G-d Stories: Rivka



This I remember. It was today. I was veiled, like a bride, like Moses they say, like G-d, even, when He hides His face in shame. I am only three. But I am, and my mother Tzipporah is not.  And my Babba Batya, Tzipporah’s mother is not. I am like Tzipporah- she no longer has a mother and I do not either. But they have G-d and I have G-d- on two sides of the story of life.  I was veiled by mother’s long waving dress as she was shot in the breast and I was born between her thighs again. Her mother was shot next in the taxi, holding her daughter’s head in her arms. I don’t know who is born and who is lying everyone in the air knows less. How could G-d squeeze in there? G-d was released there better. It was all one flesh and one leather in a song un tuned. There were two Arabs killed too. The driver and his assistant- everyone dies from the outside. But I was made to be alive from the inside.  Another rider and his son from the taxi had his moment of bullet and mind-flashing and they lay fast under the car where the steel could not see. And a cousin who hid like a cowardly Jew under G-d’s skirt, a Talis, of the great rebbe-screaming, “who shall live!”
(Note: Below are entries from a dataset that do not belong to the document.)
### flow/run.sh
#!/bin/bash
# the make line also repeats each setting of config.mk as NAME=value (left out here)
make -C /OpenROAD-flow-scripts/flow DESIGN_CONFIG=/design/flow/config.mk WORK_HOME=/design/flow/orfs CLKGATE_MAP_FILE= finish
### flow/design.v
`timescale 1ns / 1ps
module main(
    input clk,rst,start,
    input [3:0]ip,
    output reg [59:0]ans,
    output reg finish
    );
    parameter [6:0]addr_max=100;
    reg [59:0]max,adder;
    reg [3:0]bram[addr_max-1:0];
    reg [6:0]addr,index,index_max;
    reg [3:0]state;
    always @(posedge clk)
    begin
        if(rst)
        begin
            addr<=0;ans<=0;max<=0;
            index<=0;index_max<=addr_max-12;
            state<=0;
            finish<=1;
        end
        else 
        begin
            case(state)
            0:
            begin
                addr<=0;ans<=adder;max<=0;
                index<=0;index_max<=addr_max-12;
                if(start)
                begin
                    finish<=0;
                    state<=1;
                end
                else finish<=1;
            end
            1:
            begin
                if(addr>=addr_max)
                begin
                    state<=2;
                    addr<=0;
                end
                else 
                begin
                    bram[addr]<=ip;
                    addr<=addr+1;
                end
            end
            2:
            begin
                if(addr<=index_max) 
                begin
                    if(bram[addr]>max[3:0])
                    begin
                        index<=addr;    
                        max[3:0]<=bram[addr];
                    end
                    addr<=addr+1;
                end
                else
                begin
                    addr<=index+1;
                    if(index_max>=99)state<=0;
                    else 
                    begin
                        index_max<=index_max+1;       
                        max<=max<<4;
                    end
                end
            end
            endcase        
        end   
    end
    reg [15:0]c;
    wire [15:0]cin={c[15:1],1'b0};
    genvar i;
    generate 
        for(i=1;i<16;i=i+1)
        begin:bcd_adder
            always @(*)
            begin
                if(rst) 
                begin
                    adder[4*i-1:4*(i-1)]=0;
                    c[i]=0;
                end
                else if(cin[i-1]+max[4*i-1:4*(i-1)]+ans[4*i-1:4*(i-1)]>9)
                begin
                    adder[4*i-1:4*(i-1)]=cin[i-1]+ans[4*i-1:4*(i-1)]+max[4*i-1:4*(i-1)]-10;
                    c[i]=1;
                end
                else
                begin
                    adder[4*i-1:4*(i-1)]=cin[i-1]+ans[4*i-1:4*(i-1)]+max[4*i-1:4*(i-1)];
                    c[i]=0;
                end
            end
        end
    endgenerate
endmodule
### flow/config.mk
export PLATFORM = sky130hd
export DESIGN_NAME = main
export DESIGN_NICKNAME = main
export VERILOG_FILES = /design/flow/design.v
export SDC_FILE = /design/flow/constraint.sdc
export NUM_CORES = 4
export LEC_CHECK = 0
export CAP_MARGIN = 0
export CELL_PAD_IN_SITES_DETAIL_PLACEMENT = 1
export CELL_PAD_IN_SITES_GLOBAL_PLACEMENT = 3
export CORE_ASPECT_RATIO = 1.25
export CORE_MARGIN = 2
export CORE_UTILIZATION = 67
export CTS_CLUSTER_DIAMETER = 325
export CTS_CLUSTER_SIZE = 41
export GPL_ROUTABILITY_DRIVEN = 0
export GPL_TIMING_DRIVEN = 1
export HOLD_SLACK_MARGIN = 0.26
export PLACE_DENSITY_LB_ADDON = 0.26
export SETUP_SLACK_MARGIN = 1.0
export SLEW_MARGIN = 40
export TNS_END_PERCENT = 30
### flow/constraint.sdc
create_clock -name core_clock -period 22.3 [get_ports {clk}]
set_input_delay 4.4600 -clock core_clock [delete_from_list [all_inputs] [get_ports {clk}]]
set_output_delay 4.4600 -clock core_clock [all_outputs]
set_load 0.01 [all_outputs]
==> results.sh, run 1 <==
# source this file to load flow results
export IMPL_core_um2=38200
export IMPL_compound_area_frac=0.0745
export IMPL_stop_stage="global placement without I/O"
export IMPL_simple_gate_area_frac=0.0965
export IMPL_yosys_warnings=1
export IMPL_async_flop_share=0
export IMPL_dieArea_um2=40300
export IMPL_ys_sh_xor=0.0196
export IMPL_synth_nets=2164
export IMPL_fp_dieW_um=180
export IMPL_synthTopCellsByCount="edfxtp_1 (400), nor2_1 (209), inv_1 (162)"
export IMPL_syn_inst=2007
export IMPL_error_line="[ERROR FLW-0024] Place density exceeds 1.0 (current PLACE_DENSITY_LB_ADDON =  0.26). Please check if the value of  PLACE_DENSITY_LB_ADDON is between 0 and 0.99."
export IMPL_rows=80
export IMPL_top_cell="edfxtp_1"
export IMPL_synth_edff_count=400
export IMPL_yosys_stat_area_um2=26000
export IMPL_synthMuxAreaShare=0.103
export IMPL_status="aborted with a tool error"
export IMPL_largest_area_cell="edfxtp_1"
export IMPL_yosysCellCount=2007
export IMPL_synth_cell_type_count=63
export IMPL_fp_dieH_um=224
export IMPL_ys_flop_type="edfxtp_1"
export IMPL_yosysTopAreaCellShare=0.463
export IMPL_synth_logic_top_family="multiplexers"
export IMPL_initial_utilization=0.679
export IMPL_topCellsByArea="edfxtp_1 (46%), dfxtp_1 (12%), mux4_2 (8.5%)"
export IMPL_synth_flops=552
export IMPL_avgSynthCellArea_um2=12.9
export IMPL_adder_share=0.0850
export IMPL_synth_seq_share=0.580
export IMPL_synth_cell_area_um2=26000
==> run 2, diff against run 1 <==
Settings changed: CAP_MARGIN 0 to 20, CELL_PAD_IN_SITES_DETAIL_PLACEMENT 1 to unset, CELL_PAD_IN_SITES_GLOBAL_PLACEMENT 3 to unset, CORE_ASPECT_RATIO 1.25 to unset, CORE_UTILIZATION 67 to 66, CTS_CLUSTER_DIAMETER 325 to unset, CTS_CLUSTER_SIZE 41 to unset, GPL_ROUTABILITY_DRIVEN 0 to unset, GPL_TIMING_DRIVEN 1 to unset, HOLD_SLACK_MARGIN 0.26 to unset, PLACE_DENSITY_LB_ADDON 0.26 to unset, SETUP_SLACK_MARGIN 1.0 to unset, SLEW_MARGIN 40 to 20, TNS_END_PERCENT 30 to unset.
Clock period 22.3 ns to 13.5 ns, I/O delays scaled along.
==> run 2 against run 1 <==
Net effect: now fails the layout checks on setup timing; synthesized area did not move; die size increased by 1.5%; synthesized cell count unchanged.
==> results.sh, run 2 <==
# source this file to load flow results
export IMPL_status="complete, but fails checks"
export IMPL_so_violations="setup timing"
export IMPL_hold_class="register to register"
export IMPL_cpMostUsedCell="fa_2"
export IMPL_synthMuxAreaShare=0.103
export IMPL_fin_worst_skew_ps=18.7
export IMPL_cellLeakagePower_uw=0.0104
export IMPL_setup_ws_ps=-6960
export IMPL_largest_area_cell="edfxtp_1"
export IMPL_ir_worst_vdd_mv=0.143
export IMPL_p_seq_frac=0.504
export IMPL_areaGrowthSynthToFinish_pct=17.6
export IMPL_crit_type="primary input to register"
export IMPL_grt_start_max_net_pins=103
export IMPL_synth_logic_top_family="multiplexers"
export IMPL_grt_overflow=0
export IMPL_numCtsBuffers=54
export IMPL_h_tree_depth=2
export IMPL_dieArea_um2=40900
export IMPL_final_nets=2354
export IMPL_dp_hpwl_um=37000
export IMPL_setup_viol=23
export IMPL_fin_area_um2=30500
export IMPL_antenna_found_initial=0
export IMPL_critPathLaunch="rst"
export IMPL_clock_fmax_ghz=0.0489
export IMPL_syn_inst=2007
export IMPL_initial_utilization=0.670
export IMPL_start_kind="primary input"
export IMPL_slew_violations=0
export IMPL_fp_dieW_um=202
export IMPL_critPathTopFamily="adder cells"
export IMPL_routed_wl_um=61000
export IMPL_tightest_slew_ps=1120
export IMPL_r2r_start="max[1]"
export IMPL_swShare=0.219
export IMPL_synth_seq_share=0.580
export IMPL_wire_per_inst_um=22.1
export IMPL_worstSetupPathDepth=102
export IMPL_async_flop_share=0
export IMPL_cts_tree="yes"
export IMPL_endpoint="ans[58]"
export IMPL_path_buffers=16
export IMPL_worstHoldPathCells=2
export IMPL_vias=17000
export IMPL_yosysCellCount=2007
export IMPL_postRouteAntennaNets=0
export IMPL_synth_flops=552
export IMPL_clk_pin_slew_ps=60
export IMPL_ioPinCount=68
export IMPL_p_seq_uw=1850
export IMPL_clkSinkCount=552
export IMPL_port_buffers=67
export IMPL_power_density_nw_per_um2=120
export IMPL_crit_path_max_fanout=3
export IMPL_pg_comb_uw=247
export IMPL_reg2reg_to="ans[58]"
export IMPL_rsz0062_at_grt="yes"
export IMPL_p_switching_uw=805
export IMPL_first_pass_iters=5
export IMPL_grt_pass1_vias=17100
export IMPL_reg2reg_depth=106
export IMPL_clkLatencyLatePin_ps=620
export IMPL_routabilityCongestion=0.890
export IMPL_fp_dieH_um=202
export IMPL_worstSetupEndpointType="register"
export IMPL_topCellsByArea="edfxtp_1 (46%), dfxtp_1 (12%), mux4_2 (8.5%)"
export IMPL_finalPower_uw=3670
export IMPL_min_to="max[40]"
export IMPL_top_cell="edfxtp_1"
export IMPL_synth_edff_count=400
export IMPL_postCtsHoldBufs=0
export IMPL_tool_warnings=75
export IMPL_yosys_stat_area_um2=26000
export IMPL_drc=0
export IMPL_yosys_warnings=1
export IMPL_clockRootBuffer="clkbuf_16"
export IMPL_yosysTopAreaCellShare=0.463
export IMPL_vias_per_cell=6.17
export IMPL_compound_area_frac=0.0745
export IMPL_max_cap_viol_count=0
export IMPL_synth_cell_type_count=63
export IMPL_synth_nets=2164
export IMPL_slew_headroom=0.252
export IMPL_grt_pass1_wl_um=95400
export IMPL_clk_power_uw=1570
export IMPL_core_um2=38700
export IMPL_synth_cell_area_um2=26000
export IMPL_final_min_clock_period_ps=20460
export IMPL_simple_gate_area_frac=0.0965
export IMPL_n_antenna_cell=0
export IMPL_ys_flop_type="edfxtp_1"
export IMPL_tns_ps=-86700
export IMPL_slowest_stage="fa_2"
export IMPL_dpl_cell_area_um2=28000
export IMPL_ys_sh_xor=0.0196
export IMPL_power_frac_comb=0.067
export IMPL_power_leader="registers"
export IMPL_synthTopCellsByCount="edfxtp_1 (400), nor2_1 (209), inv_1 (162)"
export IMPL_crit_required_ps=13940
export IMPL_first_iter_violations=1667
export IMPL_grt_total_usage=0.303
export IMPL_finalHoldViolations=0
export IMPL_p_clk_frac=0.429
export IMPL_clockBufferDepth=3
export IMPL_post_route_period_util=1.52
export IMPL_avgSynthCellArea_um2=12.9
export IMPL_fillers=2252
export IMPL_rows=72
export IMPL_cp_arrival_ps=20900
export IMPL_r2r_slack_ps=-6250
export IMPL_cp_slowest_stage_delay_ps=390
export IMPL_adder_share=0.0850
export IMPL_hp_start="max[36]"
export IMPL_p_int_uw=2860
-- run 2: timing repair --
action / in CTS / in global routing
buffers inserted: 26 / 17
pin swaps: 22 / 25
setup endpoints to repair: 23 / 24
gates resized: 40 / 39
-- run 2: per-stage QoR --
| step | hold WS (ps) | setup slack [ps] | cells | util |
|---|---|---|---|---|
| after floorplan | 437 | -7750 | 2007 | - |
| after detailed placement | 473 | -7580 | 2621 | 0.724 |
| final | 478 | -6960 | 2759 | 0.788 |
| after global placement | 457 | -6970 | 2621 | 0.724 |
| after CTS | 482 | -6570 | 2744 | 0.780 |
| after global routing | 503 | -7830 | 2759 | 0.788 |
-- run 2: cell type report --
type / instances / area, um2 / share of cell area
Inverter: 164 / 628 / 0.0206
Clock inverter: 39 / 448 / 0.0147
Timing Repair Buffer: 231 / 1900 / 0.0622
Multi-Input combinational cell: 1194 / 10500 / 0.342
Clock buffer: 61 / 1380 / 0.0451
Sequential cell: 552 / 15100 / 0.494
Tap cell: 518 / 648 / 0.0212
-- run 2: routing by layer --
metal | vias to the layer above | part of all wire | GRT usage
li1 | 7702 | - | -
met1 | 8416 | 0.40 | 0.409
met2 | 734 | 0.50 | 0.504
met3 | 164 | 0.073 | 0.0413
met4 | 0 | 0.037 | 0.120
met5 | - | 0 | 0
==> run 3, diff against run 2 <==
Settings changed: CORE_UTILIZATION 66 to 70, CTS_CLUSTER_SIZE set to 45, PLACE_DENSITY_LB_ADDON set to 0.0, SETUP_SLACK_MARGIN set to 3.29, TNS_END_PERCENT set to 10.
Clock period 13.5 ns to 11.4 ns, I/O delays scaled along.
==> run 3 against run 2 <==
Net effect: sequential power increased by 18%; die size down 5.6%; the layout still fails its checks (setup timing); global-route usage increased by 2.9 points; highest routed layer unchanged; critical endpoint is now ans[57].
==> results.sh, run 3 <==
# source this file to load flow results
export IMPL_status="complete, but fails checks"
export IMPL_so_violations="setup timing"
export IMPL_path_buffers=18
export IMPL_top_cell="edfxtp_1"
export IMPL_rows=70
export IMPL_fillers=1825
export IMPL_power_density_nw_per_um2=143
export IMPL_clockBufferDepth=3
export IMPL_largest_area_cell="edfxtp_1"
export IMPL_cellLeakagePower_uw=0.0106
export IMPL_slew_violations=0
export IMPL_power_leader="registers"
export IMPL_first_iter_violations=1608
export IMPL_synth_cell_area_um2=26000
export IMPL_pg_comb_uw=296
export IMPL_fin_worst_skew_ps=47.3
export IMPL_worstSetupEndpointType="register"
export IMPL_cts_tree="yes"
export IMPL_synth_cell_type_count=63
export IMPL_crit_path_max_fanout=3
export IMPL_grt_total_usage=0.332
export IMPL_yosysCellCount=2007
export IMPL_avgSynthCellArea_um2=12.9
export IMPL_clkLatencyLatePin_ps=640
export IMPL_n_antenna_cell=0
export IMPL_synthTopCellsByCount="edfxtp_1 (400), nor2_1 (209), inv_1 (162)"
export IMPL_topCellsByArea="edfxtp_1 (46%), dfxtp_1 (12%), mux4_2 (8.5%)"
export IMPL_crit_required_ps=11920
export IMPL_compound_area_frac=0.0745
export IMPL_clk_pin_slew_ps=60
export IMPL_worstSetupPathDepth=104
export IMPL_dp_hpwl_um=37600
export IMPL_setup_viol=28
export IMPL_antenna_found_initial=0
export IMPL_finalPower_uw=4390
export IMPL_wire_per_inst_um=22.9
export IMPL_setup_ws_ps=-8510
export IMPL_grt_start_max_net_pins=101
export IMPL_synthMuxAreaShare=0.103
export IMPL_r2r_start="max[0]"
export IMPL_fp_dieW_um=197
export IMPL_power_frac_comb=0.067
export IMPL_first_pass_iters=7
export IMPL_endpoint="ans[57]"
export IMPL_post_route_period_util=1.75
export IMPL_async_flop_share=0
export IMPL_postCtsHoldBufs=0
export IMPL_worstHoldPathCells=2
export IMPL_synth_edff_count=400
export IMPL_final_min_clock_period_ps=19910
export IMPL_cpMostUsedCell="fa_2"
export IMPL_ir_worst_vdd_mv=0.155
export IMPL_r2r_slack_ps=-8400
export IMPL_grt_overflow=0
export IMPL_hold_class="register to register"
export IMPL_core_um2=36500
export IMPL_start_kind="primary input"
export IMPL_fin_area_um2=30700
export IMPL_critPathLaunch="rst"
export IMPL_yosys_stat_area_um2=26000
export IMPL_tightest_slew_ps=1100
export IMPL_drc=0
export IMPL_areaGrowthSynthToFinish_pct=18.1
export IMPL_synth_flops=552
export IMPL_finalHoldViolations=0
export IMPL_p_switching_uw=976
export IMPL_yosysTopAreaCellShare=0.463
export IMPL_p_seq_uw=2190
export IMPL_critPathTopFamily="adder cells"
export IMPL_hp_start="max[36]"
export IMPL_ys_sh_xor=0.0196
export IMPL_routabilityCongestion=0.848
export IMPL_p_clk_frac=0.434
export IMPL_cp_slowest_stage_delay_ps=460
export IMPL_slowest_stage="fa_2"
export IMPL_port_buffers=67
export IMPL_grt_pass1_vias=17700
export IMPL_numCtsBuffers=54
export IMPL_crit_type="primary input to register"
export IMPL_simple_gate_area_frac=0.0965
export IMPL_initial_utilization=0.711
export IMPL_h_tree_depth=2
export IMPL_synth_nets=2164
export IMPL_tool_warnings=70
export IMPL_yosys_warnings=1
export IMPL_routed_wl_um=62800
export IMPL_postRouteAntennaNets=0
export IMPL_syn_inst=2007
export IMPL_ioPinCount=68
export IMPL_grt_pass1_wl_um=98100
export IMPL_min_to="max[40]"
export IMPL_p_seq_frac=0.499
export IMPL_swShare=0.223
export IMPL_reg2reg_depth=107
export IMPL_vias_per_cell=6.36
export IMPL_dpl_cell_area_um2=28100
export IMPL_fp_dieH_um=197
export IMPL_vias=17400
export IMPL_ys_flop_type="edfxtp_1"
export IMPL_synth_logic_top_family="multiplexers"
export IMPL_cp_arrival_ps=20430
export IMPL_rsz0062_at_grt="yes"
export IMPL_clk_power_uw=1900
export IMPL_clkSinkCount=552
export IMPL_slew_headroom=0.267
export IMPL_max_cap_viol_count=0
export IMPL_synth_seq_share=0.580
export IMPL_clock_fmax_ghz=0.0502
export IMPL_clockRootBuffer="clkbuf_16"
export IMPL_dieArea_um2=38600
export IMPL_final_nets=2389
export IMPL_reg2reg_to="ans[57]"
export IMPL_p_int_uw=3410
export IMPL_adder_share=0.0850
run 3: layout make-up:
class / instances / area (um2) / area share
clock buffers: 67 / 1410 / 0.0460
clock inverters: 34 / 473 / 0.0154
inverters: 164 / 628 / 0.0205
multi-input cells: 1194 / 10300 / 0.337
flip-flops and latches: 552 / 15100 / 0.491
well taps: 468 / 586 / 0.0191
repair buffers: 266 / 2150 / 0.0702
run 3: timing repair:
action	4_1_cts	5_1_grt
hold endpoints to repair	0	0
setup buffers	35	19
pin swaps	8	9
setup endpoints to repair	39	39
resized	26	35
run 3: per-layer routing:
| metal | track usage | up-vias | wire length, um |
|---|---|---|---|
| li1 | - | 7758 | - |
| met3 | 0.0573 | 206 | 5210 |
| met5 | 0 | - | 0 |
| met1 | 0.426 | 8531 | 23500 |
| met4 | 0.154 | 0 | 2900 |
| met2 | 0.559 | 954 | 31200 |
run 3: metrics by stage:
step / setup slack, ps / std cells / hold WS (ps) / util / setup TNS [ps]
after global placement: -8620 / 2590 / 456 / 0.769 / -134290
after global routing: -9370 / 2745 / 494 / 0.839 / -147320
after floorplan: -9430 / 2007 / 437 / - / -152590
after detailed placement: -9340 / 2590 / 466 / 0.769 / -149410
after CTS: -8120 / 2726 / 475 / 0.831 / -120600
final: -8510 / 2745 / 474 / 0.839 / -126870
==> run 4, diff against run 3 <==
Settings changed: ABC_AREA set to 1, CAP_MARGIN 20 to 40, CORE_ASPECT_RATIO set to 0.89, CTS_CLUSTER_DIAMETER set to 388, CTS_CLUSTER_SIZE 45 to 16, PLACE_DENSITY_LB_ADDON 0.0 to 0.06, SETUP_SLACK_MARGIN 3.29 to 3.98, SLEW_MARGIN 20 to 5, TNS_END_PERCENT 10 to unset.
Clock period 11.4 ns to 13.5 ns, I/O delays scaled along.
==> run 4 against run 3 <==
Net effect: the layout still fails its checks (setup timing); flip-flop count unchanged; non-clock buffer count shrank 67; synthesized cell count up 37%; hold slack got worse by 9.1 ps; global-route usage down 0.99 points; sequential share of layout area up 1.3 points; routed wire length is 2.6% higher; power is 25% lower; worst setup slack improved by 3400 ps; highest routed layer unchanged.
==> results.sh, run 4 <==
# source this file to load flow results
export IMPL_synth_logic_top_family="simple AND/OR/NAND/NOR gates"
export IMPL_synth_cell_area_um2=26700
export IMPL_power_density_nw_per_um2=110
export IMPL_cpMostUsedCell="fa_2"
export IMPL_final_nets=3019
export IMPL_port_buffers=67
export IMPL_yosysCellCount=2751
export IMPL_yosys_warnings=1
export IMPL_first_iter_violations=2457
export IMPL_simple_gate_area_frac=0.204
export IMPL_critPathLaunch="rst"
export IMPL_top_cell="nand2_1"
export IMPL_slowest_stage="fa_2"
export IMPL_ioPinCount=68
export IMPL_min_to="finish"
export IMPL_wire_per_inst_um=19.2
export IMPL_first_pass_iters=6
export IMPL_ys_flop_type="edfxtp_1"
export IMPL_slew_violations=0
export IMPL_worstSetupPathDepth=101
export IMPL_p_switching_uw=797
export IMPL_rsz0062_at_grt="yes"
export IMPL_crit_required_ps=13980
export IMPL_cp_slowest_stage_delay_ps=570
export IMPL_finalPower_uw=3280
export IMPL_pg_comb_uw=320
export IMPL_fp_dieW_um=211
export IMPL_tool_warnings=65
export IMPL_reg2reg_depth=106
export IMPL_async_flop_share=0
export IMPL_yosys_stat_area_um2=26700
export IMPL_synth_seq_share=0.564
export IMPL_so_violations="setup timing"
export IMPL_r2r_slack_ps=-4320
export IMPL_clockBufferDepth=3
export IMPL_hold_class="register to register"
export IMPL_synth_edff_count=400
export IMPL_tightest_slew_ps=951
export IMPL_grt_overflow=0
export IMPL_endpoint="ans[53]"
export IMPL_p_clk_frac=0.342
export IMPL_power_leader="registers"
export IMPL_final_min_clock_period_ps=18640
export IMPL_worstHoldPathCells=2
export IMPL_dpl_cell_area_um2=28200
export IMPL_fillers=2306
export IMPL_grt_pass1_wl_um=101000
export IMPL_vias=20200
export IMPL_grt_start_max_net_pins=199
export IMPL_finalHoldViolations=0
export IMPL_setup_ws_ps=-5140
export IMPL_compound_area_frac=0.0656
export IMPL_ir_worst_vdd_mv=0.100
export IMPL_synthTopCellsByCount="nand2_1 (700), edfxtp_1 (400), nand3_1 (345)"
export IMPL_reg2reg_to="ans[53]"
export IMPL_dp_slack_ps=-5710
export IMPL_crit_type="primary input to register"
export IMPL_clock_fmax_ghz=0.0537
export IMPL_cp_arrival_ps=19120
export IMPL_ys_sh_xor=0.0213
export IMPL_clkSinkCount=552
export IMPL_clkLatencyLatePin_ps=570
export IMPL_fp_dieH_um=188
export IMPL_cts_tree="yes"
export IMPL_h_tree_depth=2
export IMPL_clk_pin_slew_ps=80
export IMPL_path_buffers=26
export IMPL_r2r_start="ans[1]"
export IMPL_areaGrowthSynthToFinish_pct=11.9
export IMPL_grt_pass1_vias=19800
export IMPL_core_um2=37600
export IMPL_worstSetupEndpointType="register"
export IMPL_antenna_found_initial=1
export IMPL_swShare=0.243
export IMPL_synth_flops=552
export IMPL_fin_area_um2=29900
export IMPL_crit_path_max_fanout=5
export IMPL_vias_per_cell=6.00
export IMPL_cellLeakagePower_uw=0.0116
export IMPL_hp_start="finish"
export IMPL_clockRootBuffer="clkbuf_16"
export IMPL_routed_wl_um=64400
export IMPL_critPathTopFamily="adder cells"
export IMPL_fin_util=0.794
export IMPL_adder_share=0.0827
export IMPL_syn_inst=2751
export IMPL_post_route_period_util=1.38
export IMPL_largest_area_cell="edfxtp_1"
export IMPL_max_cap_viol_count=0
export IMPL_slew_headroom=0.366
export IMPL_rows=67
export IMPL_fin_worst_skew_ps=17.8
export IMPL_avgSynthCellArea_um2=9.71
export IMPL_setup_viol=19
export IMPL_yosysTopAreaCellShare=0.450
export IMPL_postRouteAntennaNets=0
export IMPL_p_seq_frac=0.560
export IMPL_power_frac_comb=0.097
export IMPL_status="complete, but fails checks"
export IMPL_topCellsByArea="edfxtp_1 (45%), dfxtp_1 (11%), nand2_1 (9.8%)"
export IMPL_p_seq_uw=1840
export IMPL_routabilityCongestion=0.895
export IMPL_start_kind="primary input"
export IMPL_clk_power_uw=1120
export IMPL_synthMuxAreaShare=0
export IMPL_dp_hpwl_um=39800
export IMPL_p_int_uw=2480
export IMPL_synth_cell_type_count=43
export IMPL_synth_nets=2908
export IMPL_drc=0
export IMPL_grt_total_usage=0.322
export IMPL_numCtsBuffers=40
export IMPL_whs_ps=464
export IMPL_dieArea_um2=39700
export IMPL_initial_utilization=0.709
I shall tell You, G-d, a few things, tonight, my Father. But I need to curl my whole payus head. Now I’m under the stars. But my mother Tzipporah, just because she wanted to for me, troubled the sun. Am I Binyamin again and she Rachel? Did I tell you about the wedding, I sang in? Nazi wounds would not touch our shores the Rabbi there said that, 1939, May. I knew this about You and Your secret. (Because my big brother, Moshe, was studying our Gemorrah with the wondrous lamed-vavnik vision toucher, the Hazon Ish) I shall live. At three years old I shall live, differently.

I wasn’t killed that day and I wasn’t born that night, but I was whooshed under the car because the Arabs on camel-back came back hunting. They said there was a girl; they could swear there was a Jewish girl. I wasn’t a little girl; I am still in my mother’s womb, I said in my head, “I can decide, when and where to be born now, not G-d anymore, I can be born with my eyes open”.  And then we walked just down the dirty road to the British police headquarters in Carmiel and there the uniformed men were too tired to be bothered about the pounding heart of a little girl and a silly old man and his son, and the coward man with the skirt of G-d that screams from the European Rebbe she shall live with this forever.

So I spoke into my hands (some people pray into their hands, and squeeze always from them, but I speak to them) what will my big brother Moshe do?  Will he push those British heartaches to runaway because that’s no way to curl a head full of payus in a Jewish nation? Will brother Budik tell the camel marauders you can’t murder us away from our holy sites? Will my big sister Nechama tell holed up father, ‘kiss and kiss and kiss this little girl”?  Fatel will not let G-d hide in the car. And will my big sister Bilah not let anyone ignore me again? Because I will never let G-d be invisible again. Please, G-d, please remind me to remember that forever.

G-d decides one big thing though.  G-d decides when to hide His face. And then He burns and burns and burns a hole in the veil. One person will coax Him out, but careful, he knows he will be kissed in his death. (He goes to the desert to do all this.) He loves the place that has no clouds (where the sun can have no veil). And then He destroys the whole world. Moshe the runaway prince got there first and saw G-d alone. Later, the Berditchiver. Only the ones that are very alone- Like me. “Get my tallis veil out to Israel to the holy city of Tzfat. Let it be our ketubah, our visa in heaven. Send it to Rivka, the teacher of G-d’s Torah. Let it be in a taxi on the way home from a Haifa wedding, let the little girl’s hand grasp and squeeze the tzitzit I kiss and kiss and kiss every morning on the day of her mother’s death as she walks from the steel coffin down the little dirty road to the British police headquarters. And the world was an inferno and the night long, but the day will not die on this earth because of the little girl who saw G-d alone.